Jones, 77, is not yet ready to concede. She plans to wait for all the votes to be counted.
“But whatever happens will be fine. I will continue to serve my community in some way. My work as mayor has been rewarding. I believe people are pleased with the job I have done,” Jones said. “Dan is younger. He may be better able to make sure county officials know we are still here and still need their help.”
Rankin, 50, expects that he received fewer votes from what he calls the “over-60 crowd.”
“They vote early, so I hope the remaining ballots go my way,” Rankin said. “I was a little disappointed that the margin was so close. But what did I expect? Joyce has been good for Darrington. We ran honorable campaigns. I respect my elders.”
Jones and Rankin joked that they plan to find out who the four voters are who cast ballots for write-in candidates. They also are ready to be drafted for congressional service in Washington, D.C., where people need to learn how to get along, they said.
The Darrington mayoral race isn’t the only election race that could qualify for a recount, but final results won’t be available until Nov. 29, said Garth Fell, Snohomish County elections manager.
A machine recount is triggered when the final vote count between two candidates is less than one-half of 1 percent, Fell said. A hand recount occurs when the difference between candidates is less than one-quarter of 1 percent.
Snohomish County election officials counted another 33,064 ballots Friday, bringing the total number of ballots counted to 163,220. That’s about 42 percent of the total number of ballots sent out. Officials expect to continue receiving and counting ballots in the all-mail election. The next update is scheduled for 6 p.m. Saturday.
Here are the latest results in other tight races:
Edmonds City Council
Council appointee Diane Buckshnis led Bob Wilcox by 135 votes — 5,917 to 5,782 or 50 percent to 49 percent.
Councilman D.J. Wilson lagged behind challenger Joan Bloom by 47 votes. Bloom has 5,688 votes or 50 percent to Wilson’s 5,641 or 49.6 percent.

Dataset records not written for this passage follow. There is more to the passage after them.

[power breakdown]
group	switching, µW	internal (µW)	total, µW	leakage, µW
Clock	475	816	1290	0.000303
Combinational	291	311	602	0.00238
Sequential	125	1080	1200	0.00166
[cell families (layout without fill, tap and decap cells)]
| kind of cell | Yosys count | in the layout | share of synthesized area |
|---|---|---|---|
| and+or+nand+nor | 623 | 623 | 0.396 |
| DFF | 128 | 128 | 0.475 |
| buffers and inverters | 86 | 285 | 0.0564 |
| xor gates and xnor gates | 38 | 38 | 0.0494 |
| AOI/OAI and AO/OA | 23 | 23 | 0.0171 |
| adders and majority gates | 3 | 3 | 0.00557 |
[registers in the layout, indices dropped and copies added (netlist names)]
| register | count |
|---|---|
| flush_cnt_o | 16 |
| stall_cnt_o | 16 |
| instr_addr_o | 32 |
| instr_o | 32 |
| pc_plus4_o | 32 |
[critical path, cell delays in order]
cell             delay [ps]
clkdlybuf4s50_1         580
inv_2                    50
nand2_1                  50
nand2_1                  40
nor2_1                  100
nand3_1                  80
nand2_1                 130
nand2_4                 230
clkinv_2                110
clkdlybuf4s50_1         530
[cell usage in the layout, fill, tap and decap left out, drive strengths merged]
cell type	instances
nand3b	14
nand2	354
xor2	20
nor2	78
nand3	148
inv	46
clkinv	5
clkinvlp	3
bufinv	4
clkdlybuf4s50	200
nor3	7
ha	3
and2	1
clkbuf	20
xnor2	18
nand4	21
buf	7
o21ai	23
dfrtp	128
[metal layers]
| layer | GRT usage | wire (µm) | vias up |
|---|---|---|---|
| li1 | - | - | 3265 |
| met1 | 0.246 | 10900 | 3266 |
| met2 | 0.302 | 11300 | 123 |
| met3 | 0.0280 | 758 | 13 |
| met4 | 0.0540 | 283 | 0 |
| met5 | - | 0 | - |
## src/rtl/phy_uart_defs.sv

```systemverilog
// Shared UART definitions for phy_utx / phy_urx: bit-cell sample points on the
// 1 us pluse_us grid, frame length, and receiver state encodings.
package phy_uart_defs;

  localparam logic [7:0] URX_S_START = 8'd5;
  localparam logic [7:0] URX_S_D0    = 8'd13;
  localparam logic [7:0] URX_S_D1    = 8'd22;
  localparam logic [7:0] URX_S_D2    = 8'd31;
  localparam logic [7:0] URX_S_D3    = 8'd39;
  localparam logic [7:0] URX_S_D4    = 8'd48;
  localparam logic [7:0] URX_S_D5    = 8'd57;
  localparam logic [7:0] URX_S_D6    = 8'd65;
  localparam logic [7:0] URX_S_D7    = 8'd74;
  localparam logic [7:0] URX_S_PAR   = 8'd83;
  localparam logic [7:0] URX_S_STOP  = 8'd91;

  localparam int URX_FRAME_US = 92;

  typedef enum logic [2:0] {
    URX_IDLE    = 3'd0,
    URX_START   = 3'd1,
    URX_DATA    = 3'd2,
    URX_PAR     = 3'd3,
    URX_STOP    = 3'd4,
    URX_WAIT_HI = 3'd5
  } urx_state_e;

  function automatic logic is_data_sample(input logic [7:0] c);
    return (c == URX_S_D0) || (c == URX_S_D1) || (c == URX_S_D2) ||
           (c == URX_S_D3) || (c == URX_S_D4) || (c == URX_S_D5) ||
           (c == URX_S_D6) || (c == URX_S_D7);
  endfunction

endpackage

```

## src/rtl/phy_urx_sync.sv

```systemverilog
// Metastability synchroniser for the asynchronous uart_rx line plus
// falling-edge detect on the synchronised level.
module phy_urx_sync #(
  parameter int SYNC_STAGES = 2
) (
  input  logic clk_sys,
  input  logic rst_n,
  input  logic uart_rx,
  output logic rxd_s,
  output logic fall
);

  logic [SYNC_STAGES-1:0] sync_q;
  logic                   rxd_d;

  // Chain resets to the idle-high level so reset release cannot fake an edge.
  always_ff @(posedge clk_sys or negedge rst_n) begin
    if (!rst_n) begin
      sync_q <= '1;
      rxd_d  <= 1'b1;
    end else begin
      // NOTE: sequential state uses <= so every flop samples pre-edge values.
      sync_q <= {sync_q[SYNC_STAGES-2:0], uart_rx};
      rxd_d  <= rxd_s;
    end
  end

  assign rxd_s = sync_q[SYNC_STAGES-1];
  assign fall  = rxd_d & ~rxd_s;

endmodule

```

## src/rtl/phy_urx.sv

```systemverilog
// UART receive PHY: samples 8-bit frames on the pluse_us grid and strobes
// rx_vld / rx_err. Define PHY_URX_PARITY_EN to check the even-parity slot.
module phy_urx
  import phy_uart_defs::*;
#(
  parameter int SYNC_STAGES = 2
) (
  input  logic       clk_sys,
  input  logic       rst_n,
  input  logic       pluse_us,
  input  logic       uart_rx,
  output logic [7:0] rx_data,
  output logic       rx_vld,
  output logic       rx_err,
  output logic       rx_busy
);

  logic       rxd_s;
  logic       fall;
  urx_state_e state, state_nxt;
  logic [7:0] cnt_us;
  logic [7:0] shreg;
  logic       vld_nxt;
  logic       err_nxt;
  logic       par_err;

  phy_urx_sync #(.SYNC_STAGES(SYNC_STAGES)) u_sync (
    .clk_sys (clk_sys),
    .rst_n   (rst_n),
    .uart_rx (uart_rx),
    .rxd_s   (rxd_s),
    .fall    (fall)
  );

`ifdef PHY_URX_PARITY_EN
  logic par_bit;

  always_ff @(posedge clk_sys or negedge rst_n) begin
    if (!rst_n) begin
      par_bit <= 1'b0;
    end else if (state == URX_PAR && pluse_us && cnt_us == URX_S_PAR) begin
      par_bit <= rxd_s;
    end
  end

  assign par_err = par_bit ^ (^shreg);
`else
  assign par_err = 1'b0;
`endif

  always_comb begin
    // NOTE: every always_comb output gets a default first so no path infers a latch.
    state_nxt = state;
    vld_nxt   = 1'b0;
    err_nxt   = 1'b0;
    unique case (state)
      URX_IDLE:  if (fall) state_nxt = URX_START;
      URX_START: if (pluse_us && cnt_us == URX_S_START)
                   state_nxt = rxd_s ? URX_IDLE : URX_DATA;
      URX_DATA:  if (pluse_us && cnt_us == URX_S_D7) state_nxt = URX_PAR;
      URX_PAR:   if (pluse_us && cnt_us == URX_S_PAR) state_nxt = URX_STOP;
      URX_STOP: begin
        if (pluse_us && cnt_us == URX_S_STOP) begin
          if (!rxd_s) begin
            err_nxt   = 1'b1;
            state_nxt = URX_WAIT_HI;
          end else if (par_err) begin
            err_nxt   = 1'b1;
            state_nxt = URX_IDLE;
          end else begin
            vld_nxt   = 1'b1;
            state_nxt = URX_IDLE;
          end
        end
      end
      // A break or stuck-low line must not be taken as a fresh start bit.
      URX_WAIT_HI: if (rxd_s) state_nxt = URX_IDLE;
      default:     state_nxt = URX_IDLE;
    endcase
  end

  always_ff @(posedge clk_sys or negedge rst_n) begin
    if (!rst_n) begin
      state   <= URX_IDLE;
      cnt_us  <= 8'd0;
      shreg   <= 8'd0;
      rx_data <= 8'h00;
      rx_vld  <= 1'b0;
      rx_err  <= 1'b0;
    end else begin
      state  <= state_nxt;
      rx_vld <= vld_nxt;
      rx_err <= err_nxt;
      if (state_nxt == URX_IDLE) begin
        cnt_us <= 8'd0;
      end else if (state == URX_IDLE) begin
        cnt_us <= 8'd1;
      end else if (pluse_us) begin
        cnt_us <= cnt_us + 8'd1;
      end
      if (state == URX_DATA && pluse_us && is_data_sample(cnt_us)) begin
        shreg <= {rxd_s, shreg[7:1]};
      end
      if (vld_nxt) begin
        rx_data <= shreg;
      end
    end
  end

  assign rx_busy = (state != URX_IDLE);

endmodule
```

## config.mk

```make
export PLATFORM = sky130hd
export DESIGN_NAME = phy_urx
export DESIGN_NICKNAME = d
export VERILOG_FILES = /design/src/rtl/phy_uart_defs.sv /design/src/rtl/phy_urx_sync.sv /design/src/rtl/phy_urx.sv
export SDC_FILE = /design/constraint.sdc
export NUM_CORES = 1
export LEC_CHECK = 0
export ABC_AREA = 1
export BUFFER_PORTS_ARGS = -buffer_cell sky130_fd_sc_hd__buf_2
export CORE_MARGIN = 1.5
export CORE_UTILIZATION = 47
export DETAILED_ROUTE_END_ITERATION = 8
export GPL_TIMING_DRIVEN = 0
export PLACE_DENSITY = 0.62
export SLEW_MARGIN = 20
export SYNTH_ARGS = -nofsm -noshare
export SYNTH_HDL_FRONTEND = slang
export SYNTH_HIERARCHICAL = 1
export SYNTH_SLANG_ARGS = --single-unit
```

## constraint.sdc

```tcl
create_clock -name clk_sys -period 1.9 [get_ports clk_sys]
set_input_delay 0.19 -clock clk_sys [delete_from_list [all_inputs] [get_ports clk_sys]]
set_output_delay 0.19 -clock clk_sys [all_outputs]
set_load 0.05 [all_outputs]
```

==> flow_summary_export.csv, run 1 <==
group,metric,value,unit
run_status,status,"finished clean",
power_and_ir_drop,irDropWorstVdd,559,uV
place,port_buffers,14,
layout,finalNetCount,253,
global_route,track_usage,0.185,
timing,finalClockSkew,7.31,ps
layout,fill_cells,317,
clock_tree,clk_latency,280,ps
synth,netlist_top_cells_area,"dfrtp_1 (42%), nand2_1 (17%), nand3_1 (7.8%)",
worst_setup_path,cp-end-kind,"flip-flop",
clock_tree,cts_buffers,5,
layout,drive_gt1_frac,0.240,
die,core,3440,sq um
timing,rsz0062_at_grt,"no",
clock_tree,postCtsSetupRepairBufs,0,
worst_setup_path,required,2070,ps
route,viasPerCell,4.78,
clock_tree,cts_tree,"done",
die,pin_count,15,
synth,synth_cell_types,25,
global_route,antenna_found_initial,0,
timing,maxSlewViolCount,0,
die,initial_core_util,0.505,
die,rows,21,
route,firstDrtPassIters,4,
synth,synth_common_cells,"nand2_1 (78), dfrtp_1 (29), nand3_1 (27), inv_1 (20), nor2_1 (12)",
synth,ys_seq_area_frac,0.463,
place,place_congestion,0.913,
timing,max_freq,0.581,GHz
die,die_area,4070,sq um
layout,antennaDiodeCount,0,
clock_tree,h-tree-depth,2,
synth,synthArstFlopShare,1.00,
worst_hold_path,hp-class,"input pin to flip-flop",
power_and_ir_drop,switching_share,0.347,
power_and_ir_drop,power-per-cell-area,1010,nW/um^2
layout,final_util,0.590,
route,wl_per_cell,11.6,um
timing,relSlewSlack,0.549,
synth,synth_edf_count,0,
place,dp_hpwl,2.50,mm
synth,yosysTopAreaCell,"dfrtp_1",
clock_tree,clk_path_buf_depth,2,
timing,finalSetupViolations,0,
clock_tree,path_clk_slew,70,ps
synth,syn_nets,230,
power_and_ir_drop,p_clk_frac,0.313,
worst_setup_path,crit_family,"simple AND/OR/NAND/NOR gates",
timing,tns,0,ps
power_and_ir_drop,seqPwrFrac,0.406,
route,drtIter0Drc,73,
power_and_ir_drop,p_leak,1.12,nW
layout,area_delta_synth_final,16.8,%
route,wirelength,3.38,mm
worst_setup_path,cp_cell_sequence,"ha_4, nand2_1, nor2_2, nand2_1, nand2_2, nand3b_1, nor2_2, nand2_2, buf_6, nand3_1, nand2_1",
power_and_ir_drop,switching_power,0.711,mW
worst_setup_path,critPathKind,"flip-flop to flip-flop",
worst_setup_path,rrSetupSlack,180,ps
synth,synth_area,1740,sq um
synth,yosysWarnings,6,
synth,synth_top_area_share,0.418,
global_route,grt_max_degree,33,
synth,syn_inst,222,
worst_setup_path,crit_arrival,1890,ps
synth,avgSynthCellArea,7.83,sq um
timing,min_period_over_period,0.907,
worst_setup_path,cp_common_cell,"nand2_1",
worst_setup_path,crit_path_max_incr_delay,440,ps
job,maxCapViolCount,0,
synth,yosysMostFrequentCell,"nand2_1",
power_and_ir_drop,p_int,1.34,mW
timing,hold_viol_final,0,
synth,synth_flop_cell,"dfrtp_1",
power_and_ir_drop,p_comb_frac,0.282,
route,vias,1395,
synth,synth-seq-cells,32,
worst_setup_path,cp_slowest_cell,"dfrtp_2",
global_route,grt_pass1_vias,1365,
clock_tree,clkSinkCount,32,
worst_setup_path,start_kind,"flip-flop",
die,die_h,63.8,um
route,ant_nets,0,
global_route,grt_pass1_wl,6.05,mm
route,drc,0,
global_route,overflow,0,
worst_setup_path,critPathMaxFanout,10,
clock_tree,cts_root_buffer,"clkbuf_8",
timing,period_needed,1720,ps
worst_setup_path,critPathBufInv,1,
timing,tightest_slew,677,ps
die,die_w,63.8,um
==> flip-flops by register name, summed over array words and instances (netlist names) <==
name / cells
rx_err: 1
rx_vld: 1
shreg: 8
u_sync/rxd_d: 1
rx_data: 8
u_sync/sync_q: 2
state: 3
cnt_us: 8
==> layer usage <==
| layer | global-route usage | vias up | routed length [um] |
|---|---|---|---|
| met1 | 0.262 | 637 | 1730 |
| met5 | 0 | - | 0 |
| met4 | 0.0408 | 0 | 0 |
| met3 | 0.0317 | 0 | 103 |
| li1 | - | 736 | - |
| met2 | 0.298 | 22 | 1540 |
==> tightest hold or removal path, delay by kind of cell <==
kind	cells	cell delay [ps]
xor gates and xnor gates	1	130
buffers and inverters	1	130
AOI/OAI and AO/OA	1	70
==> cell usage in the layout (no fill, tap or decap), drive strengths merged, types with 2 or more instances in the layout <==
| cell type | count |
|---|---|
| dfrtp | 29 |
| inv | 24 |
| nand3 | 30 |
| nor3 | 4 |
| nand2 | 85 |
| buf | 16 |
| clkinv | 2 |
| xor2 | 4 |
| dlygate4sd3 | 2 |
| a21oi | 6 |
| clkbuf | 5 |
| dfstp | 3 |
| ha | 4 |
| nor2 | 23 |
| o21ai | 2 |
==> through the flow <==
| step | setup WS [ps] | std cells | hold WS (ps) | area (sq um) | power [mW] |
|---|---|---|---|---|---|
| after floorplan | 294 | 222 | -106 | 1740 | 1.24 |
| after global placement | 42.3 | 282 | 263 | 1870 | 1.36 |
| after detailed placement | 39.3 | 282 | 270 | 1870 | 1.37 |
| after CTS | 30.9 | 291 | 1.43 | 1990 | 2.02 |
| after global routing | 26.5 | 292 | 281 | 2030 | 2.19 |
| final | 177 | 292 | 267 | 2030 | 2.05 |
==> logic make-up (layout without fill, tap and decap cells) <==
family	after synthesis	in the layout	synth area share
DFF	32	32	0.463
AOI/OAI and AO/OA	10	10	0.0310
xor gates and xnor gates	5	5	0.0252
adders and majority gates	4	4	0.0288
and+or+nand+nor	144	144	0.385
buffers and inverters	27	51	0.0669
==> power by group through the flow <==
stage / sequential, mW / clock [mW] / combinational [mW]
final: 0.832 / 0.641 / 0.578
after global routing: 0.847 / 0.687 / 0.659
after CTS: 0.809 / 0.655 / 0.553
after detailed placement: 0.822 / 0 / 0.547
after global placement: 0.819 / 0 / 0.539
after floorplan: 0.806 / 0 / 0.431
==> worst paths after layout <==
check,from,end,cells past startpoint
min in group asynchronous,rst_n,rx_data[0]$_DFFE_PN0P_,2
worst min register to register,u_sync/sync_q[0]$_DFF_PN1_,u_sync/sync_q[1]$_DFF_PN1_,0
max in group asynchronous,rst_n,cnt_us[0]$_DFFE_PN0P_,2
worst min-delay path,pluse_us,cnt_us[0]$_DFFE_PN0P_,3
worst max register to register,cnt_us[0]$_DFFE_PN0P_,cnt_us[5]$_DFFE_PN0P_,11
worst max-delay path,cnt_us[0]$_DFFE_PN0P_,cnt_us[5]$_DFFE_PN0P_,11
==> cell type report <==
class | instances | area (sq um) | area share
Buffer | 2 | 22.5 | 0.0111
Clock buffer | 5 | 68.8 | 0.0339
Clock inverter | 3 | 42.5 | 0.0210
Inverter | 25 | 93.8 | 0.0462
Multi-Input combinational cell | 163 | 847 | 0.417
Sequential cell | 32 | 807 | 0.398
Tap cell | 46 | 57.6 | 0.0284
Timing Repair Buffer | 16 | 90.1 | 0.0444
==> timing repair <==
item	in CTS	in global routing
endpoints found under the setup margin	0	14
resized for setup	0	8
hold endpoints to repair	29	1
hold buffers	1	1
(Power assumes the default switching activity.)
==> run 2, diff against run 1 <==
Settings changed: SYNTH_HIERARCHICAL 1 to default.
==> run 2 against run 1 <==
  * Die area decreased by 0.28%
  * Critical path depth increased by 3
  * Flip-flop and latch count did not move
  * Hold slack improved by 31 ps
  * Global-route usage grew 0.26 points
  * Register-to-register slack worse by 110 ps
  * Clock power shrank 11%
  * Design area grew 2.4%
  * Via count increased by 6.4%
  * Synthesized cell count is 0.90% lower
  * Critical endpoint is now cnt_us[1]$_DFFE_PN0P_
==> flow_summary_export.csv, run 2 <==
group,metric,value,unit
timing,period_needed,1840,ps
route,wirelength,3.53,mm
timing,maxSlewViolCount,0,
layout,finalNetCount,257,
worst_setup_path,cp-end-kind,"flip-flop",
power_and_ir_drop,switching_share,0.369,
worst_setup_path,start_kind,"flip-flop",
worst_setup_path,crit_arrival,2010,ps
synth,synth_flop_cell,"dfrtp_1",
route,viasPerCell,5.01,
synth,syn_inst,220,
global_route,antenna_found_initial,0,
route,drtIter0Drc,38,
route,firstDrtPassIters,4,
place,place_congestion,0.822,
global_route,gr-usage-met3,0.0429,
timing,postLayoutSetupSlackWorst,63.1,ps
die,die_area,4060,sq um
worst_setup_path,required,2070,ps
layout,most-common-layout-cells,"nand2_1 (71), nand3_1 (29), dfrtp_1 (27), inv_1 (23), buf_2 (14)",
place,port_buffers,14,
power_and_ir_drop,p_leak,1.12,nW
global_route,met2_usage,0.321,
timing,hold_viol_final,0,
synth,yosysTopAreaCell,"dfrtp_1",
global_route,grt_pass1_wl,5.93,mm
worst_setup_path,crit_end,"cnt_us[1]$_DFFE_PN0P_",
timing,min_period_over_period,0.967,
layout,finalNonFillerCells,296,
worst_hold_path,hp-start,"pluse_us",
synth,ys_seq_area_frac,0.464,
clock_tree,clk_latency,280,ps
synth,avgSynthCellArea,7.88,sq um
die,die_h,63.7,um
layout,final_common_cell,"nand2_1",
global_route,met1_usage,0.224,
route,vias,1484,
clock_tree,clkSinkCount,32,
run_status,status,"finished clean",
job,maxCapViolCount,0,
power_and_ir_drop,p_clk_frac,0.256,
synth,yosysMostFrequentCell,"nand2_1",
place,dp_slack,-42.1,ps
die,die_w,63.7,um
synth,netlist_top_cells_area,"dfrtp_1 (42%), nand2_1 (16%), nand3_1 (8.4%)",
die,rows,21,
synth,synth_area,1730,sq um
clock_tree,h-tree-depth,2,
global_route,grt_max_degree,33,
layout,area_delta_synth_final,19.9,%
timing,relSlewSlack,0.531,
global_route,overflow,0,
power_and_ir_drop,irDropWorstVdd,868,uV
clock_tree,clk_path_buf_depth,2,
synth,synth-seq-cells,32,
synth,synth_top_area_share,0.419,
timing,tightest_slew,703,ps
timing,hold_slack,297,ps
layout,final_util,0.604,
worst_setup_path,rr_startpoint,"cnt_us[0]$_DFFE_PN0P_",
die,core,3440,sq um
worst_setup_path,rrSetupSlack,60,ps
route,wl_per_cell,11.9,um
timing,max_freq,0.544,GHz
layout,drive_gt1_frac,0.256,
die,pin_count,15,
power_and_ir_drop,total_power,2.23,mW
synth,syn_nets,228,
synth,synth_common_cells,"nand2_1 (72), dfrtp_1 (29), nand3_1 (29), inv_1 (25), nor2_1 (15)",
clock_tree,cts_tree,"done",
layout,top_regs,"cnt_us (8), rx_data (8), shreg (8)",
die,initial_core_util,0.503,
worst_setup_path,critPathMaxFanout,5,
synth,synth_cell_types,25,
clock_tree,path_clk_slew,60,ps
power_and_ir_drop,p_int,1.41,mW
route,ant_nets,0,
place,place_inst,280,
layout,antennaDiodeCount,0,
timing,finalClockSkew,2.99,ps
power_and_ir_drop,power-per-cell-area,1070,nW/um^2
power_and_ir_drop,p_comb_frac,0.381,
worst_setup_path,worst_r2r_endpoint,"cnt_us[1]$_DFFE_PN0P_",
synth,yosysWarnings,0,
clock_tree,cts_buffers,5,
route,drc,0,
power_and_ir_drop,seqPwrFrac,0.362,
synth,synthArstFlopShare,1.00,
power_and_ir_drop,switching_power,0.823,mW
place,dp_hpwl,2.52,mm
worst_setup_path,critPathKind,"flip-flop to flip-flop",
timing,finalSetupViolations,0,
synth,synth_edf_count,0,
worst_setup_path,reg2regPathDepth,14,
worst_setup_path,cp-startpoint,"cnt_us[0]$_DFFE_PN0P_",
global_route,globalRoute.busiestLayer,"met2",
clock_tree,cts_root_buffer,"clkbuf_8",
global_route,grt_pass1_vias,1407,
global_route,track_usage,0.188,
worst_hold_path,hp-class,"input pin to flip-flop",
## run 2: final cells by class
cell class	count	area (sq um)
plain buffers	1	11.3
multi-input cells	159	862
fillers	319	1360
well taps	46	57.6
flip-flops and latches	32	807
inverters	28	105
clock buffers	8	100
repair buffers	22	135
## run 2: what timing repair did
action	CTS	global route
endpoints found under the setup margin	14	14
endpoints found under the hold margin	29	1
setup buffers	2	3
pin swaps	0	5
resized for setup	1	15
hold buffers	1	1
cloned	0	1
## run 2: worst min-delay path by stage
stage	to	depth (start not counted)
floorplan	cnt_us[0]$_DFFE_PN0P_	0
global placement	rx_vld$_DFF_PN0_	1
detailed placement	rx_vld$_DFF_PN0_	1
CTS	u_sync.sync_q[0]$_DFF_PN1_	1
global route	cnt_us[0]$_DFFE_PN0P_	3
finish	cnt_us[0]$_DFFE_PN0P_	3
## run 2: cells by family (layout without fill, tap and decap cells)
kind of cell	count (synthesis)	in the layout	synth area share
compound gates	11	11	0.0375
xor+xnor	5	5	0.0253
fa+ha+maj	4	4	0.0289
buf+inv	29	59	0.0671
flops	32	32	0.464
simple gates	139	139	0.377
## run 2: stage by stage
step                TNS (ps)  instance area (sq um)
floorplan                  0                   1730
CTS                        0                   1990
global placement           0                   1860
global route           -56.4                   2080
detailed placement      -217                   1860
finish                     0                   2080
## run 2: power groups by stage
stage	Combinational, mW	Clock, mW	Sequential (mW)
2_1_floorplan	0.538	0	0.795
3_3_place_gp	0.656	0	0.806
3_5_place_dp	0.682	0	0.810
4_1_cts	0.723	0.581	0.793
5_1_grt	0.933	0.613	0.817
6_report	0.852	0.573	0.809
## run 2: metal layers
metal | part of all wire | up-vias
li1 | - | 744
met1 | 0.46 | 700
met2 | 0.48 | 29
met4 | 0.027 | 0
met5 | 0 | -
met3 | 0.038 | 11
## run 2: worst max-delay path, stage by stage (launching register included)
cell and delay [ps]:
dfrtp_2 440, buf_4 140, inv_1 50, ha_1 210, nand3_1 100, nor2_2 50
nand2_1 60, nand2_1 50, inv_1 60, nand2_2 60, nor2_4 160, nand2_4 80
buf_4 160, nand3_1 60, nand2_1 50
==> run 3, diff against run 2 <==
Settings changed: CELL_PAD_IN_SITES_DETAIL_PLACEMENT from default to 1, CELL_PAD_IN_SITES_GLOBAL_PLACEMENT from default to 2, CORE_UTILIZATION 47 to 35, PLACE_DENSITY 0.62 to 0.76.
==> run 3 against run 2 <==
  * Highest routed layer unchanged
  * Non-clock buffer count increased by 5
  * Critical endpoint is now cnt_us[7]$_DFFE_PN0P_
  * Critical path depth decreased by 1
  * Global-route usage decreased by 1.7 points
  * Design area increased by 4.2%
==> flow_summary_export.csv, run 3 (synthesized netlist as in run 2, its figures left out) <==
group,metric,value,unit
run_status,status,"finished clean",
die,die_h,73.4,um
global_route,antenna_found_initial,0,
place,dp_hpwl,3.03,mm
route,wl_per_cell,13.2,um
timing,maxSlewViolCount,0,
timing,max_freq,0.553,GHz
layout,drive_gt1_frac,0.282,
job,maxCapViolCount,0,
timing,finalClockSkew,7.49,ps
worst_setup_path,critPathKind,"flip-flop to flip-flop",
place,dp_slack,-38.5,ps
worst_setup_path,cp-end-kind,"flip-flop",
global_route,gr-usage-met3,0.0370,
clock_tree,clkSinkCount,32,
global_route,grt_max_degree,33,
global_route,grt_pass1_wl,6.89,mm
clock_tree,cts_tree,"done",
worst_setup_path,rr_startpoint,"cnt_us[0]$_DFFE_PN0P_",
clock_tree,clk_path_buf_depth,2,
die,initial_core_util,0.364,
place,post_dp_cell_area,1890,sq um
layout,top_regs,"cnt_us (8), rx_data (8), shreg (8)",
clock_tree,cts_buffers,5,
die,core,4750,sq um
worst_hold_path,hp-class,"input pin to flip-flop",
timing,hold_slack,357,ps
layout,antennaDiodeCount,0,
die,die_w,73.4,um
clock_tree,path_clk_slew,70,ps
worst_setup_path,start_kind,"flip-flop",
route,firstDrtPassIters,4,
route,viasPerCell,4.65,
global_route,grt_pass1_vias,1523,
power_and_ir_drop,irDropWorstVdd,713,uV
global_route,met2_usage,0.303,
worst_setup_path,critPathMaxFanout,5,
route,drc,0,
timing,finalSetupViolations,0,
place,place_congestion,0.826,
worst_hold_path,hp-start,"pluse_us",
global_route,overflow,0,
timing,min_period_over_period,0.951,
layout,final_area,2170,sq um
power_and_ir_drop,p_leak,1.14,nW
worst_setup_path,crit_arrival,1980,ps
timing,hold_viol_final,0,
worst_setup_path,required,2070,ps
die,die_area,5380,sq um
route,ant_nets,0,
global_route,track_usage,0.171,
place,port_buffers,14,
die,pin_count,15,
global_route,met1_usage,0.203,
clock_tree,h-tree-depth,2,
route,vias,1498,
timing,relSlewSlack,0.526,
clock_tree,cts_root_buffer,"clkbuf_8",
layout,finalNetCount,262,
timing,postLayoutSetupSlackWorst,92.8,ps
global_route,globalRoute.busiestLayer,"met2",
layout,most-common-layout-cells,"nand2_1 (71), nand3_1 (28), dfrtp_1 (25), inv_1 (24), buf_2 (14)",
timing,period_needed,1810,ps
route,drtIter0Drc,48,
timing,tns,0,ps
worst_setup_path,cp-startpoint,"cnt_us[0]$_DFFE_PN0P_",
layout,area_delta_synth_final,25.0,%
power_and_ir_drop,power-per-cell-area,1130,nW/um^2
layout,final_common_cell,"nand2_1",
clock_tree,clk_latency,280,ps
die,rows,25,
route,wirelength,4.25,mm
timing,tightest_slew,711,ps
[run 3: what timing repair did]
item | 4_1_cts | 5_1_grt
endpoints found under the hold margin | 30 | 0
gates cloned | 0 | 1
hold buffers | 2 | 0
buffers inserted | 2 | 8
resized for setup | 2 | 19
pin swaps | 0 | 8
endpoints found under the setup margin | 9 | 22
[run 3: stage by stage]
| step | total power, mW | instances | util |
|---|---|---|---|
| final | 2.46 | 322 | 0.456 |
| after global routing | 2.60 | 322 | 0.456 |
| after detailed placement | 1.52 | 301 | 0.397 |
| after global placement | 1.50 | 301 | 0.397 |
| after CTS | 2.22 | 313 | 0.428 |
| after floorplan | 1.33 | 220 | - |
[run 3: metal layers]
layer	vias to the layer above	share of wire
met4	0	0.016
li1	759	-
met3	6	0.026
met1	713	0.45
met2	20	0.51
met5	-	0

In a race that got closer Friday, Lora Petso has a five-vote lead in the Position 7 council race with Darlene Stern. Petso has 5,574 to Stern’s 5,569 votes.
Lynnwood City Council
Benjamin Goodwin has a 116-vote lead over Ed Dos Remedios in the Position 5 race — 3,089 to 2,973 votes or 50.7 percent to 48.8 percent.
In the Position 6 race, Sid Roberts remains ahead of longtime Councilman Ted Hikel, 50.9 percent to 48.7 percent or 3,120 votes to 2,984.
Councilman Jim Smith has a 44-vote lead over challenger Van AuBuchon with 3,035 votes or 50 percent to 2,991 votes or 49 percent of the vote.
Monroe City Council
Councilman Jim Kamp’s lead over former Councilman Mitch Ruth slipped to 8 votes in the Position 4 race. Kamp has 1,382 votes or 49.9 percent to Ruth’s 1,374 or 49.6 percent of the vote.
In the Position 5 race, Todd Fredrickson lost his lead and now is tied with opponent Ed Davis, 1,344 to 1,344 votes.
Mukilteo City Council
Incumbent Emily Vanderwielen’s five-vote lead on challenger Terry Preshaw disappeared. Preshaw now leads in the vote count by 13 votes. Preshaw has 2,551 or 49.7 percent of the votes to Vanderwielen’s 2,538 or 49.5 percent.